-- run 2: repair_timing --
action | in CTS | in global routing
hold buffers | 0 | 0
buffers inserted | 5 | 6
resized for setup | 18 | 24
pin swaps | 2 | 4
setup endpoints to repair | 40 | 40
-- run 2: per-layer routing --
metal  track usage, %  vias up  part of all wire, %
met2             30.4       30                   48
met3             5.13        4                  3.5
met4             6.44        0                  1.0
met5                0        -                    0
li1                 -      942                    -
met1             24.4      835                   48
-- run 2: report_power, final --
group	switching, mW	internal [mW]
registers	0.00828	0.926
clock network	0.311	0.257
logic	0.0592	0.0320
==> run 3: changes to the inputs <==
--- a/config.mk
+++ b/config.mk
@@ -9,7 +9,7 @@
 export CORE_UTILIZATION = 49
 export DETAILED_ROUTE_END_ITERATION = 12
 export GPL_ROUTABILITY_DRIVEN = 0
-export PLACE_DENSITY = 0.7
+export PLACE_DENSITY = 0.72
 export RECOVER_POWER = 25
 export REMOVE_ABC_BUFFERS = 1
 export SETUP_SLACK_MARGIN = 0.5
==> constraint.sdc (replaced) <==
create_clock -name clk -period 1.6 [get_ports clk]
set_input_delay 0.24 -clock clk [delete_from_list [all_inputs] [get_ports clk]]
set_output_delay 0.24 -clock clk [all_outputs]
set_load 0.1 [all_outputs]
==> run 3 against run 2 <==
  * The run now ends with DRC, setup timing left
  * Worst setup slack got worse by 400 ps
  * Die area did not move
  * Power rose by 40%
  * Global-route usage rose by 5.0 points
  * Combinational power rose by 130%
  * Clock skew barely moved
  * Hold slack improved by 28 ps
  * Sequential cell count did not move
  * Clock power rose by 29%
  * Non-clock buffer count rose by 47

◇ ◇ ◇

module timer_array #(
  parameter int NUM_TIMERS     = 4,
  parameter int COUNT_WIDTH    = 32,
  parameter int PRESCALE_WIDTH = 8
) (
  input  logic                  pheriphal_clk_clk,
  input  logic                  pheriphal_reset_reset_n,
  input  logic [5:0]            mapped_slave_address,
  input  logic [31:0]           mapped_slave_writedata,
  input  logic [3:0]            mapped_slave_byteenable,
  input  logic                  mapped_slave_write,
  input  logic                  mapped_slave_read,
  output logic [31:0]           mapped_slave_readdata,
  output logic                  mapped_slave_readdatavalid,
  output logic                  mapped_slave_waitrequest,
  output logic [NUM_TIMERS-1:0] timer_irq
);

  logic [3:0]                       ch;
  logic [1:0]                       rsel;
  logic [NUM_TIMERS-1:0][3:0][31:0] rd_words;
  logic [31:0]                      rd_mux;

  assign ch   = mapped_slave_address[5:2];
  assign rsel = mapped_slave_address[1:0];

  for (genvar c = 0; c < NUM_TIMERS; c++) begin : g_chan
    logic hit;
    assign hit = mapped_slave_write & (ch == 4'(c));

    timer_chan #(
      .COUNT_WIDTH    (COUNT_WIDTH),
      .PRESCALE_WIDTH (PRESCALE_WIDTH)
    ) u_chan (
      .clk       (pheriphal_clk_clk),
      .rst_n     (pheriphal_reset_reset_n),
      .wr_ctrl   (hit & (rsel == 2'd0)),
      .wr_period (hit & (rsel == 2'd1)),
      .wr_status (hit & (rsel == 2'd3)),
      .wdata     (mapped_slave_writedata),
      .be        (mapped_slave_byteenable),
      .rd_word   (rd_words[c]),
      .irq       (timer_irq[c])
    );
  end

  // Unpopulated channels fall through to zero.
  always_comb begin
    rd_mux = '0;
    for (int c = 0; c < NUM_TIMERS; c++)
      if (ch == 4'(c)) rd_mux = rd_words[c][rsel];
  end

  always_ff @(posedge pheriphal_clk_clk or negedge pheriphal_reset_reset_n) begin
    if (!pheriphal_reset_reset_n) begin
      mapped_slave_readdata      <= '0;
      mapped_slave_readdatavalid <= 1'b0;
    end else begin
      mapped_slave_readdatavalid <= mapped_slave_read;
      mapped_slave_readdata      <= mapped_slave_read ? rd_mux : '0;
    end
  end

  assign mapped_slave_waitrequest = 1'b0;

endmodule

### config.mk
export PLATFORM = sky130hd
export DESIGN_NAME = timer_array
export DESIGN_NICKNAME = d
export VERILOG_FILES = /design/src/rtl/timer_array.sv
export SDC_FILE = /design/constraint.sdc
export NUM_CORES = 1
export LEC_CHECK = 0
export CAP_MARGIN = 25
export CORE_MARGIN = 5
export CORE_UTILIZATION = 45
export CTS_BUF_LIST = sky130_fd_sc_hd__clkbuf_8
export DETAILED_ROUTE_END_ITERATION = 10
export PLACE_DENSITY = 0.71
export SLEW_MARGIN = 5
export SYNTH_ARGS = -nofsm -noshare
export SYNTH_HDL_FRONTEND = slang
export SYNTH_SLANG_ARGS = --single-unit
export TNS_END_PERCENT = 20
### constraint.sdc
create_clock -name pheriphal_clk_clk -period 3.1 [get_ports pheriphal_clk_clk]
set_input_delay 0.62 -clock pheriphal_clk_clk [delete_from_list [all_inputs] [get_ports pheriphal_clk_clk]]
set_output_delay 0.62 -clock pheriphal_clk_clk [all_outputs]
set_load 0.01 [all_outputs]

◇ ◇ ◇

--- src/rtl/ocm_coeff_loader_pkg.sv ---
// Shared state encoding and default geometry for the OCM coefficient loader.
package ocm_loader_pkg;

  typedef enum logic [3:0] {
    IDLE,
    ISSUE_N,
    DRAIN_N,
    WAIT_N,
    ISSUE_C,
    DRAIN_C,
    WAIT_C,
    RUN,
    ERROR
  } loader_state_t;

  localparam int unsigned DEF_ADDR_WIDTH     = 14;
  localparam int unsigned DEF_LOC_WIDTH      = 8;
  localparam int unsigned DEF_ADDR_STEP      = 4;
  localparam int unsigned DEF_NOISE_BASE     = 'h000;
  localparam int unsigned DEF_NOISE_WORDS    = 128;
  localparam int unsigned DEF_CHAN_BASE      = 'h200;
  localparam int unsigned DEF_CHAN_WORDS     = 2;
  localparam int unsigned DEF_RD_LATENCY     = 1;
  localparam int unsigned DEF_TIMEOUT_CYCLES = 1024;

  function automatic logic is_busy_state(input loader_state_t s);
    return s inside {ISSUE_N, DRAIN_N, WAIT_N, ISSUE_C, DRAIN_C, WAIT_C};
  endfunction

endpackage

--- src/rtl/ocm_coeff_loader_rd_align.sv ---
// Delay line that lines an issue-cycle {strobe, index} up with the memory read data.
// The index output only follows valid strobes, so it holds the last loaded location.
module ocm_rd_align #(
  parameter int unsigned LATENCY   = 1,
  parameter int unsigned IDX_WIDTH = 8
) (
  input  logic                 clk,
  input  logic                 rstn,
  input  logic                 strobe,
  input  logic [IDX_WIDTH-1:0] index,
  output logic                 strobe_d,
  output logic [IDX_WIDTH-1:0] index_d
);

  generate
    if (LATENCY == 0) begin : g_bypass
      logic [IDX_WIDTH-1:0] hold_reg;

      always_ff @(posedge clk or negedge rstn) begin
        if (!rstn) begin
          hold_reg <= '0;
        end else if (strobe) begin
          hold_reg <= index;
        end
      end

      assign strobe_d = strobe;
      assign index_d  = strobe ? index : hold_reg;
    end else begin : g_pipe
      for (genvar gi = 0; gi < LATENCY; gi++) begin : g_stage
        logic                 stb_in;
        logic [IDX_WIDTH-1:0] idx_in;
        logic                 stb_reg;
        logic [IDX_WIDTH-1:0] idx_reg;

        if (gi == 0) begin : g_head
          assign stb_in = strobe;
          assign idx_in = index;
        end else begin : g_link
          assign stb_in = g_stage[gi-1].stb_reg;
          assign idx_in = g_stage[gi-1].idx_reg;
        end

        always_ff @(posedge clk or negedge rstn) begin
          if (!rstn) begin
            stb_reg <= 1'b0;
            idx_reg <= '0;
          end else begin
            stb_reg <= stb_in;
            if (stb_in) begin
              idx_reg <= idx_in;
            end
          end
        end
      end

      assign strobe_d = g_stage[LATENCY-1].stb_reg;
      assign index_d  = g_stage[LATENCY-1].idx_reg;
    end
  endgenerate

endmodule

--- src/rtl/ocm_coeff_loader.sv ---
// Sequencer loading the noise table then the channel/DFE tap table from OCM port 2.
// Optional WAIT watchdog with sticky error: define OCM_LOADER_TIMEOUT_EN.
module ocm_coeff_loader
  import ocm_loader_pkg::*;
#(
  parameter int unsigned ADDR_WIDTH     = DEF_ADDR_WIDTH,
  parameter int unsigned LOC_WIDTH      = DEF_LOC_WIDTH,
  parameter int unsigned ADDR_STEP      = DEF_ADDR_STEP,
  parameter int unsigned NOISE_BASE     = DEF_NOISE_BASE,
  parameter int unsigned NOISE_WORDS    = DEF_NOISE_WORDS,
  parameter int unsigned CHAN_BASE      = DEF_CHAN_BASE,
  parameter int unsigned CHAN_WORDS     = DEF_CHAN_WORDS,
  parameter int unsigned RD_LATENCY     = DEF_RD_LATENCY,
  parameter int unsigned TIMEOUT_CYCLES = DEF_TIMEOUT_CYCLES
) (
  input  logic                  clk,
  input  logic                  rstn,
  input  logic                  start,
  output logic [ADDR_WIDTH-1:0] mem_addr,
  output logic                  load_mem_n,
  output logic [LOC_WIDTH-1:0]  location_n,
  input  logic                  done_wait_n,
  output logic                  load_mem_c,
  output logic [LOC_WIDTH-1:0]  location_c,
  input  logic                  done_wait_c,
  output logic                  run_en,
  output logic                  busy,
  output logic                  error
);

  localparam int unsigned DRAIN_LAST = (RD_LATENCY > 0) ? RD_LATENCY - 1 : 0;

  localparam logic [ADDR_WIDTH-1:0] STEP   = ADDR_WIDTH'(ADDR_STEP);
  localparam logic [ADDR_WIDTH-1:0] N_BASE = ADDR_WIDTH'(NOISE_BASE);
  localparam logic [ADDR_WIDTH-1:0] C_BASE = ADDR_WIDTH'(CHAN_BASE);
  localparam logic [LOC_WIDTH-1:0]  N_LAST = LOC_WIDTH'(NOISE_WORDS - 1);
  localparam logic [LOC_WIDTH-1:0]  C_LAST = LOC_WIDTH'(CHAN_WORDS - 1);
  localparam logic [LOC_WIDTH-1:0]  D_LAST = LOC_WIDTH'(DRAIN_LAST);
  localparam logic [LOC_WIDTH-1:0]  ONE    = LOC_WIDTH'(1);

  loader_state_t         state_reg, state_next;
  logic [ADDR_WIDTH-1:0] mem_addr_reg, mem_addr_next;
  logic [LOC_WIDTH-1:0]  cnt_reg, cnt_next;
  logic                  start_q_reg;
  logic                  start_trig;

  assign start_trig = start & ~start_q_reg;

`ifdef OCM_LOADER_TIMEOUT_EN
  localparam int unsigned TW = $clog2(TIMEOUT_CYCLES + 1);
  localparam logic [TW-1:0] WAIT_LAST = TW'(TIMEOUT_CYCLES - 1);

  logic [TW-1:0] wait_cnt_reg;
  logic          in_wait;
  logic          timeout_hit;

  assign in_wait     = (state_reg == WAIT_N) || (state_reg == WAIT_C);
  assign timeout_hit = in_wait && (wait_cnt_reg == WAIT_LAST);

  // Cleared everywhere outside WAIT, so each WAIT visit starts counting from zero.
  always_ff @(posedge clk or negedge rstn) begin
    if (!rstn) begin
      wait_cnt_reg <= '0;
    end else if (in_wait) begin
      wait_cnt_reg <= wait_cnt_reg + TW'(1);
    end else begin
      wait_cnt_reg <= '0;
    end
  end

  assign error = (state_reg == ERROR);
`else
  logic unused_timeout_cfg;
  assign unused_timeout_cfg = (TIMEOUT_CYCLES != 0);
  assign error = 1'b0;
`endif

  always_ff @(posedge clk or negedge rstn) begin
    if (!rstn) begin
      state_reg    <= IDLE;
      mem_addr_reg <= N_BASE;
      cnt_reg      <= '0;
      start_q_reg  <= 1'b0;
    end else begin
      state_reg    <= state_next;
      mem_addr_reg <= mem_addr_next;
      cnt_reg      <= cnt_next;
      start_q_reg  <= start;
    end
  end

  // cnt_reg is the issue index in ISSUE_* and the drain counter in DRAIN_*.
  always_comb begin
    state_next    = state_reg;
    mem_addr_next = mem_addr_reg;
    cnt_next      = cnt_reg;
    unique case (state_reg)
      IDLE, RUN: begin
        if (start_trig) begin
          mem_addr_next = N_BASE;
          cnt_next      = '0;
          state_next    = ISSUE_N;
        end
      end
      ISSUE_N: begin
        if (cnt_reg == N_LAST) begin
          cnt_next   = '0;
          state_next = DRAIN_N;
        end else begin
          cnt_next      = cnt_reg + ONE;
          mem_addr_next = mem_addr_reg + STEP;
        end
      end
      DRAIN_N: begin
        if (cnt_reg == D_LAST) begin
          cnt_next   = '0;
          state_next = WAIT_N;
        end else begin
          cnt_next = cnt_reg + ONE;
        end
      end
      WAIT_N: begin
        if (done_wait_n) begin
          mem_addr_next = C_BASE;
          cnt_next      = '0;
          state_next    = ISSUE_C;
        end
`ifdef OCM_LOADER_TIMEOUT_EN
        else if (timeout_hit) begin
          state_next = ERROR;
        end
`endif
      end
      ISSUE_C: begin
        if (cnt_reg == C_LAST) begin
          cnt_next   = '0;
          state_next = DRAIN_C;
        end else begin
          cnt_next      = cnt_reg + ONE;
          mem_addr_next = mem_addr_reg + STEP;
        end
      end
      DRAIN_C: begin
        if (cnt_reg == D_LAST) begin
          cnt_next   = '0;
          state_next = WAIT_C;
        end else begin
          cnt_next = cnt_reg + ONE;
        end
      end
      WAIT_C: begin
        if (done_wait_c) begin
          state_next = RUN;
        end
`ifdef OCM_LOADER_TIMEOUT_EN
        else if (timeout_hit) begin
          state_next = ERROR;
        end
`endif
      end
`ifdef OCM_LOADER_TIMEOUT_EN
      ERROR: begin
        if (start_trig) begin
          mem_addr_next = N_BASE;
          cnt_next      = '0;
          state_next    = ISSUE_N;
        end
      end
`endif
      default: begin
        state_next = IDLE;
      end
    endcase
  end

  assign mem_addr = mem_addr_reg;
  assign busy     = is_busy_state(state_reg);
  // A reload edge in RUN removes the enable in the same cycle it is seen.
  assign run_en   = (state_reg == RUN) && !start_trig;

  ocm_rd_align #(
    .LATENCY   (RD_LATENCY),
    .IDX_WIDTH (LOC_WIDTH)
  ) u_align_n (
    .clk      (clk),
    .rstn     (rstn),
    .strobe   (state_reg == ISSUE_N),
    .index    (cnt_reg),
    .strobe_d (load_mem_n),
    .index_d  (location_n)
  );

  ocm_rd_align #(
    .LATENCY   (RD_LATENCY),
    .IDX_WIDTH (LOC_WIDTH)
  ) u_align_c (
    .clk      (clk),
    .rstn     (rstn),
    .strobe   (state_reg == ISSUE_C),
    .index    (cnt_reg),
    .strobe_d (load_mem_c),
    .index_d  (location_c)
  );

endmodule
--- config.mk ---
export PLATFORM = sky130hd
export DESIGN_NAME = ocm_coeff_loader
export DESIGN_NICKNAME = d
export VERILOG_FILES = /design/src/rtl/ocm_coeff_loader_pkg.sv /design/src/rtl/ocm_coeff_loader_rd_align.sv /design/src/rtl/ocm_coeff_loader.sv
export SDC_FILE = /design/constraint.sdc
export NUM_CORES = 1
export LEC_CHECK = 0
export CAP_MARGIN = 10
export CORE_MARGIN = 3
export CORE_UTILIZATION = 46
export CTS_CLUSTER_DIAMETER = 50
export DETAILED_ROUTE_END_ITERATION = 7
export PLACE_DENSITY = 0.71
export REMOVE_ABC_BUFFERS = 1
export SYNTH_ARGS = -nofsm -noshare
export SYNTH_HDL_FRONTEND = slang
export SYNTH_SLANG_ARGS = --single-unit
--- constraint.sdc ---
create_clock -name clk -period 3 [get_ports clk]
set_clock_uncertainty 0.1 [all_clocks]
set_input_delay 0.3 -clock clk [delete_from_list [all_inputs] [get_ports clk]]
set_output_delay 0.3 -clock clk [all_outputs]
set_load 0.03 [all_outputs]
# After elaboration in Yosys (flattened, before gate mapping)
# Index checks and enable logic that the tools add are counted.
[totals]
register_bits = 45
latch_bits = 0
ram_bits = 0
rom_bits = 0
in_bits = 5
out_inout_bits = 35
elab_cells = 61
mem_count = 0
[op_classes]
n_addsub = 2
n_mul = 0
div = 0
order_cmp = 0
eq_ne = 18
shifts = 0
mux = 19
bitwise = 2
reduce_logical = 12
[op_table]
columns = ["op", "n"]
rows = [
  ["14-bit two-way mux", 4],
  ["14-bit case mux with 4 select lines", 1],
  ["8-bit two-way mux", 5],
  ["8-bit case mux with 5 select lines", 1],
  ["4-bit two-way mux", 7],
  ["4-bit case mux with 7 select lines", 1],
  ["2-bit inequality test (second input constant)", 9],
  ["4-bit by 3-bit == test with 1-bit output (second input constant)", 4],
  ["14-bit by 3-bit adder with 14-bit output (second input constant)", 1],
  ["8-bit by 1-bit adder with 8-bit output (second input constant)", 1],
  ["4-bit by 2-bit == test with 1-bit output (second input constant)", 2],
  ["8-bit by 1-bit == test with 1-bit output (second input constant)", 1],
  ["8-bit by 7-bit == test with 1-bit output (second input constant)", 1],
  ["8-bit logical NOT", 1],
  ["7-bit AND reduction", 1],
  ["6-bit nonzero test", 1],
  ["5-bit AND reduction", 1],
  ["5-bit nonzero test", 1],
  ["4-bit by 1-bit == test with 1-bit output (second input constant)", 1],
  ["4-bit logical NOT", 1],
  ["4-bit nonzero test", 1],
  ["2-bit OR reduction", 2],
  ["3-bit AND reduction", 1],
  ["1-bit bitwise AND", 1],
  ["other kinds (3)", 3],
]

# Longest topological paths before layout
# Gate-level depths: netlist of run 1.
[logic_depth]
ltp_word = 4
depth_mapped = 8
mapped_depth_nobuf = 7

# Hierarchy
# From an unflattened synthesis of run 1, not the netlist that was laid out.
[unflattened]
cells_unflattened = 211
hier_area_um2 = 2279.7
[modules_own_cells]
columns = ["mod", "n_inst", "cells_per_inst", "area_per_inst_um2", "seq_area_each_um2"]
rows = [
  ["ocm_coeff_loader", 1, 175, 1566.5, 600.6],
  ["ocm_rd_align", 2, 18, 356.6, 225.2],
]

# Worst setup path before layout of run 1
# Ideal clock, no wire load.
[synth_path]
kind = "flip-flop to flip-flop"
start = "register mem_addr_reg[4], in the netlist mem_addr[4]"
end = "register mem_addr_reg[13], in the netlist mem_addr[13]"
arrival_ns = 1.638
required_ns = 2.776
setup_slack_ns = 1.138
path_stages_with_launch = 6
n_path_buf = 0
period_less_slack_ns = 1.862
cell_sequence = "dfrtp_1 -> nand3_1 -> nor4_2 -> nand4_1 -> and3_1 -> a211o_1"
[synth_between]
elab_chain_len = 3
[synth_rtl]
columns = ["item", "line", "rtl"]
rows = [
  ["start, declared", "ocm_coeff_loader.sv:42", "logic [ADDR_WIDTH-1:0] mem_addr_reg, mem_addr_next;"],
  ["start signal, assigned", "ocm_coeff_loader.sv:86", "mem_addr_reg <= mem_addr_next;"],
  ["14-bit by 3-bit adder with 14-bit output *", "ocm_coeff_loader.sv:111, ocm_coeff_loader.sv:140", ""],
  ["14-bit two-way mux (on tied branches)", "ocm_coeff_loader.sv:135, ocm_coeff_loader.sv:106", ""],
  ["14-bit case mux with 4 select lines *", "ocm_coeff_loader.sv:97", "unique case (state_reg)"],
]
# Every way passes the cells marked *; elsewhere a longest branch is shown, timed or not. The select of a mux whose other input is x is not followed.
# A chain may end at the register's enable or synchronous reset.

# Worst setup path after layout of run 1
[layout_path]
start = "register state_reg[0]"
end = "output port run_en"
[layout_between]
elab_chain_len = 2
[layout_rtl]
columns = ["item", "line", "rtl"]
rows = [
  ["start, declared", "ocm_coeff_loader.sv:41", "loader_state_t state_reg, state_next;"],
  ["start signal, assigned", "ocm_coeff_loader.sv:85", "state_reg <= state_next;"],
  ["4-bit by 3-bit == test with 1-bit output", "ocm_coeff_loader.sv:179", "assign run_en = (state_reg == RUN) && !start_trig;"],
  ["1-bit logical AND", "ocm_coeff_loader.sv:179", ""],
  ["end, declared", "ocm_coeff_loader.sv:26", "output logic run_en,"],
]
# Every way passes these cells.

◇ ◇ ◇

WHAT THE EXERCISE ASKS – A verbatim transcription is needed of the lines above, starting at the line with "-- run 2: repair_timing" and ending at the line with "all wire, %", both included, and of nothing else.

RESULT OF THE EXERCISE –
-- run 2: repair_timing --
action | in CTS | in global routing
hold buffers | 0 | 0
buffers inserted | 5 | 6
resized for setup | 18 | 24
pin swaps | 2 | 4
setup endpoints to repair | 40 | 40
-- run 2: per-layer routing --
metal  track usage, %  vias up  part of all wire, %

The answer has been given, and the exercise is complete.